German krautrock pioneer Faust celebrates over 40 years since its debut album in 1971 by adding Something Dirty to the band’s insanely expansive discography. Something Dirty’s 13 tracks represent the broad range of Faust’s powerful avant-rock industrial sound that has been constantly evolving for decades. The album hits hard from the beginning, driving through “Tell The Bitch To Go Home” with heavy distortion then prolonging epic build-ups that are rich with diverse instrumentation in tracks like “Herbststimmung.” Most of Something Dirty revolves around Slint-like spoken word tracks that lack structure but pack a “we don’t give a fuck” punk attitude that rises above the great contrast between tracks and ties the album together.

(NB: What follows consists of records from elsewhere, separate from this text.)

What follows belongs to an exercise in optimizing a design on an open flow for small area, a short achievable clock period and few clock cycles; a production flow would make more cautious choices.
The RTL was checked by simulation tests, not by an equivalence proof against the original design.

== the baseline ==
==> module phase_step, before the edit <==
module phase_step (
    input  wire [29:0] p,       
    input  wire [30:0] inc,     
    input  wire        smp,     
    input  wire        clr,     
    output reg  [29:0] pn,      
    output wire [25:0] vs,
    output wire        sts
);
    wire [7:0]  ep = {1'b0, p[29:23]};
    wire [7:0]  ei = inc[30:23];
    wire [7:0]  epe = (ep == 8'd0) ? 8'd1 : ep;
    wire [7:0]  eie = (ei == 8'd0) ? 8'd1 : ei;
    wire [23:0] mp = {ep != 8'd0, p[22:0]};
    wire [23:0] mi = {ei != 8'd0, inc[22:0]};
    wire [7:0]  d_ip = eie - epe;
    wire [7:0]  d_pi = epe - eie;
    wire        ip   = ~smp & (eie > epe);
    wire [7:0]  d    = ip ? d_ip : d_pi;
    wire [7:0]  ex   = ip ? eie : epe;
    wire [23:0] mx   = ip ? mi : mp;
    wire [7:0]  rs  = 8'd126 - epe;
    wire [23:0] msh = (ip | smp) ? mp : mi;
    wire [7:0]  dsh = smp ? rs : d;
    reg  [25:0] v;
    reg         st;
    integer     k;
    always @* begin
        v  = {msh, 2'b00};
        st = 1'b0;
        for (k = 0; k < 5; k = k + 1)
            if (dsh[k]) begin
                st = st | (|(v & ((26'd1 << (1 << k)) - 26'd1)));
                v  = v >> (1 << k);
            end
        if (dsh[7:5] != 3'd0) begin
            v  = 26'd0;
            st = |msh;
        end
    end
    assign vs  = v;
    assign sts = st;
    wire [23:0] s24;
    wire        c24;
    wire [25:0] va   = v & {26{~smp}};
    add_cs #(.W(24), .B(8)) u_add (.a(mx), .b(va[25:2]), .ci(1'b0), .s(s24), .co(c24));
    wire        s_lo = va[0] | (st & ~smp);
    wire [23:0] m   = c24 ? {1'b1, s24[23:1]} : s24;
    wire        g   = c24 ? s24[0] : va[1];
    wire        s   = c24 ? (va[1] | s_lo) : s_lo;
    wire        rnd = g & (s | m[0]);
    wire [23:0] mr;
    wire        mco;
    inc_blk #(.W(24), .B(6)) u_rnd (.x(m), .c(rnd), .y(mr), .co(mco));
    wire [8:0]  eq = (mco | mr[23]) ? ({1'b0, ex} + {8'd0, c24} + {8'd0, mco}) : 9'd0;
    wire        isq  = (eq < 9'd127);
    wire [4:0]  kk   = eq[4:0] + 5'd1;               
    wire [22:0] fm   = isq ? 23'h7FFFFF : (23'h7FFFFF >> kk);
    wire [23:0] gq   = {mr[23] & isq, mr[22:0] & fm};
    wire        z4 = ~isq & ~|gq[23:8];
    wire [23:0] n1 = z4 ? {gq[7:0], 16'd0} : gq;
    wire        z3 = ~isq & ~|n1[23:16];
    wire [23:0] n2 = z3 ? {n1[15:0], 8'd0} : n1;
    wire        z2 = ~isq & ~|n2[23:20];
    wire [23:0] n3 = z2 ? {n2[19:0], 4'd0} : n2;
    wire        z1 = ~isq & ~|n3[23:22];
    wire [23:0] n4 = z1 ? {n3[21:0], 2'd0} : n3;
    wire        z0 = ~isq & ~n4[23];
    wire [23:0] n5 = z0 ? {n4[22:0], 1'b0} : n4;
    wire [8:0]  en   = eq - {4'd0, z4, z3, z2, z1, z0};
    wire        zero = clr | (~isq & ((eq >= 9'd150) | ~n5[23]));
    always @* pn = zero ? 30'd0 : {en[6:0], n5[22:0]};
endmodule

The pounding mechanics that grind the gears of Something Dirty never move in a constant direction. The album is more like a kinetic sculpture—constantly churning but without any motive or reason other than its pure existence. The track “Whet” is like a minimalist take on the distorted flanger effected guitars of Can, the title track “Something Dirty” features bright intensifying chords interrupted by electronics and noise, and then the album ends with Geraldine Swayne’s hypnotic vocals gliding alongside a distorted whammy bar on “La Sole Dorée.”

Having been a part of the krautrock movement from the beginning, Faust simply can’t go wrong. Something Dirty should please fans solely based on the fact that the relatively aimless soundscape will piss some listeners off—but it will definitely convert some haters as well. Whether sweet, creepy, epic or hilarious, all 13 tracks on the album represent Faust’s ability to dismantle the structures inherently embedded in our musical expectations and free us into a world of unique and thoughtful organized layers of sound.